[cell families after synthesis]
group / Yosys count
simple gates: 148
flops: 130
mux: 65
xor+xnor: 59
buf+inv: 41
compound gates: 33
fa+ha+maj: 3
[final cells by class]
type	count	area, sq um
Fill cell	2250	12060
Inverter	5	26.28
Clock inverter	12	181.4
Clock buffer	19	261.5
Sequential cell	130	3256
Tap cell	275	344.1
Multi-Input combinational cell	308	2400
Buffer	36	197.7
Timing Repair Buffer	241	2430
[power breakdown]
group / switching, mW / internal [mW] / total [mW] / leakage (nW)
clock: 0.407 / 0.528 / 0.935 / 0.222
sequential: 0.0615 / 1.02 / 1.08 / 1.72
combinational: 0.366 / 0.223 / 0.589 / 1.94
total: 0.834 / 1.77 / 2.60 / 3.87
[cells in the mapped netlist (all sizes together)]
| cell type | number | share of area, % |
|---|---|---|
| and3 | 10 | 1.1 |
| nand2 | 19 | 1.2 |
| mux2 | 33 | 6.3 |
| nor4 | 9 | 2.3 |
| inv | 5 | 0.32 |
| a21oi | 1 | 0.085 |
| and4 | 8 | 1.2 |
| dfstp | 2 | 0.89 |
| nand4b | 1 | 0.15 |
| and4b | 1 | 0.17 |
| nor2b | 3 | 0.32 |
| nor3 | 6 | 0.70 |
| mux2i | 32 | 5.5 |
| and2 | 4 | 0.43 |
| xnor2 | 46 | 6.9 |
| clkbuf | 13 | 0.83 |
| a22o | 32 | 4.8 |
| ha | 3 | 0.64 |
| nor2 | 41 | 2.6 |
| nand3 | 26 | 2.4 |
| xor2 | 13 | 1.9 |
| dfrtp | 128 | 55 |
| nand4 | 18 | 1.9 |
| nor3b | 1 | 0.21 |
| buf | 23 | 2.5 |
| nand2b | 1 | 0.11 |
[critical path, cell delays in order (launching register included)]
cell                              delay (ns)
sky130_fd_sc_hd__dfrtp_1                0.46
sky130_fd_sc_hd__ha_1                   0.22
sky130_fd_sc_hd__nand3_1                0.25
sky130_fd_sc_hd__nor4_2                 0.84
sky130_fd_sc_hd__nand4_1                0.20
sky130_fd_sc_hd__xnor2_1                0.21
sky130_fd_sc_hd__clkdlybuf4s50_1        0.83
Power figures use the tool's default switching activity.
`config.mk`:
```
export PLATFORM = sky130hd
export DESIGN_NAME = huffman_code_gen
export DESIGN_NICKNAME = d
export VERILOG_FILES = /design/src/rtl/huffman_code_gen_pkg.sv /design/src/rtl/huffman_node_table.sv /design/src/rtl/huffman_code_gen.sv
export SDC_FILE = /design/constraint.sdc
export NUM_CORES = 1
export LEC_CHECK = 0
export BUFFER_PORTS_ARGS = -buffer_cell sky130_fd_sc_hd__buf_2
export CORE_MARGIN = 1.5
export CORE_UTILIZATION = 50
export DETAILED_ROUTE_END_ITERATION = 7
export MAX_ROUTING_LAYER = met4
export PLACE_DENSITY = 0.75
export SLEW_MARGIN = 25
export SYNTH_ARGS = -nofsm -noshare
export SYNTH_HDL_FRONTEND = slang
export SYNTH_HIERARCHICAL = 1
export SYNTH_SLANG_ARGS = --single-unit
```
`constraint.sdc`:
```
create_clock -name clk -period 9 [get_ports clk]
set_clock_uncertainty 0.05 [all_clocks]
set_input_delay 0.9 -clock clk [delete_from_list [all_inputs] [get_ports clk]]
set_output_delay 0.9 -clock clk [all_outputs]
set_load 0.005 [all_outputs]
```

- - - - -

What is expected: Retype the data. Keep every word as it stands.

Expected output:
[cell families after synthesis]
group / Yosys count
simple gates: 148
flops: 130
mux: 65
xor+xnor: 59
buf+inv: 41
compound gates: 33
fa+ha+maj: 3
[final cells by class]
type	count	area, sq um
Fill cell	2250	12060
Inverter	5	26.28
Clock inverter	12	181.4
Clock buffer	19	261.5
Sequential cell	130	3256
Tap cell	275	344.1
Multi-Input combinational cell	308	2400
Buffer	36	197.7
Timing Repair Buffer	241	2430
[power breakdown]
group / switching, mW / internal [mW] / total [mW] / leakage (nW)
clock: 0.407 / 0.528 / 0.935 / 0.222
sequential: 0.0615 / 1.02 / 1.08 / 1.72
combinational: 0.366 / 0.223 / 0.589 / 1.94
total: 0.834 / 1.77 / 2.60 / 3.87
[cells in the mapped netlist (all sizes together)]
| cell type | number | share of area, % |
|---|---|---|
| and3 | 10 | 1.1 |
| nand2 | 19 | 1.2 |
| mux2 | 33 | 6.3 |
| nor4 | 9 | 2.3 |
| inv | 5 | 0.32 |
| a21oi | 1 | 0.085 |
| and4 | 8 | 1.2 |
| dfstp | 2 | 0.89 |
| nand4b | 1 | 0.15 |
| and4b | 1 | 0.17 |
| nor2b | 3 | 0.32 |
| nor3 | 6 | 0.70 |
| mux2i | 32 | 5.5 |
| and2 | 4 | 0.43 |
| xnor2 | 46 | 6.9 |
| clkbuf | 13 | 0.83 |
| a22o | 32 | 4.8 |
| ha | 3 | 0.64 |
| nor2 | 41 | 2.6 |
| nand3 | 26 | 2.4 |
| xor2 | 13 | 1.9 |
| dfrtp | 128 | 55 |
| nand4 | 18 | 1.9 |
| nor3b | 1 | 0.21 |
| buf | 23 | 2.5 |
| nand2b | 1 | 0.11 |
[critical path, cell delays in order (launching register included)]
cell                              delay (ns)
sky130_fd_sc_hd__dfrtp_1                0.46
sky130_fd_sc_hd__ha_1                   0.22
sky130_fd_sc_hd__nand3_1                0.25
sky130_fd_sc_hd__nor4_2                 0.84
sky130_fd_sc_hd__nand4_1                0.20
sky130_fd_sc_hd__xnor2_1                0.21
sky130_fd_sc_hd__clkdlybuf4s50_1        0.83
Power figures use the tool's default switching activity.
`config.mk`:
```
export PLATFORM = sky130hd
export DESIGN_NAME = huffman_code_gen
export DESIGN_NICKNAME = d
export VERILOG_FILES = /design/src/rtl/huffman_code_gen_pkg.sv /design/src/rtl/huffman_node_table.sv /design/src/rtl/huffman_code_gen.sv
export SDC_FILE = /design/constraint.sdc
export NUM_CORES = 1
export LEC_CHECK = 0
export BUFFER_PORTS_ARGS = -buffer_cell sky130_fd_sc_hd__buf_2
export CORE_MARGIN = 1.5
export CORE_UTILIZATION = 50
export DETAILED_ROUTE_END_ITERATION = 7
export MAX_ROUTING_LAYER = met4
export PLACE_DENSITY = 0.75
export SLEW_MARGIN = 25
export SYNTH_ARGS = -nofsm -noshare
export SYNTH_HDL_FRONTEND = slang
export SYNTH_HIERARCHICAL = 1
export SYNTH_SLANG_ARGS = --single-unit
```
`constraint.sdc`:
```
create_clock -name clk -period 9 [get_ports clk]
set_clock_uncertainty 0.05 [all_clocks]
set_input_delay 0.9 -clock clk [delete_from_list [all_inputs] [get_ports clk]]
set_output_delay 0.9 -clock clk [all_outputs]
set_load 0.005 [all_outputs]
```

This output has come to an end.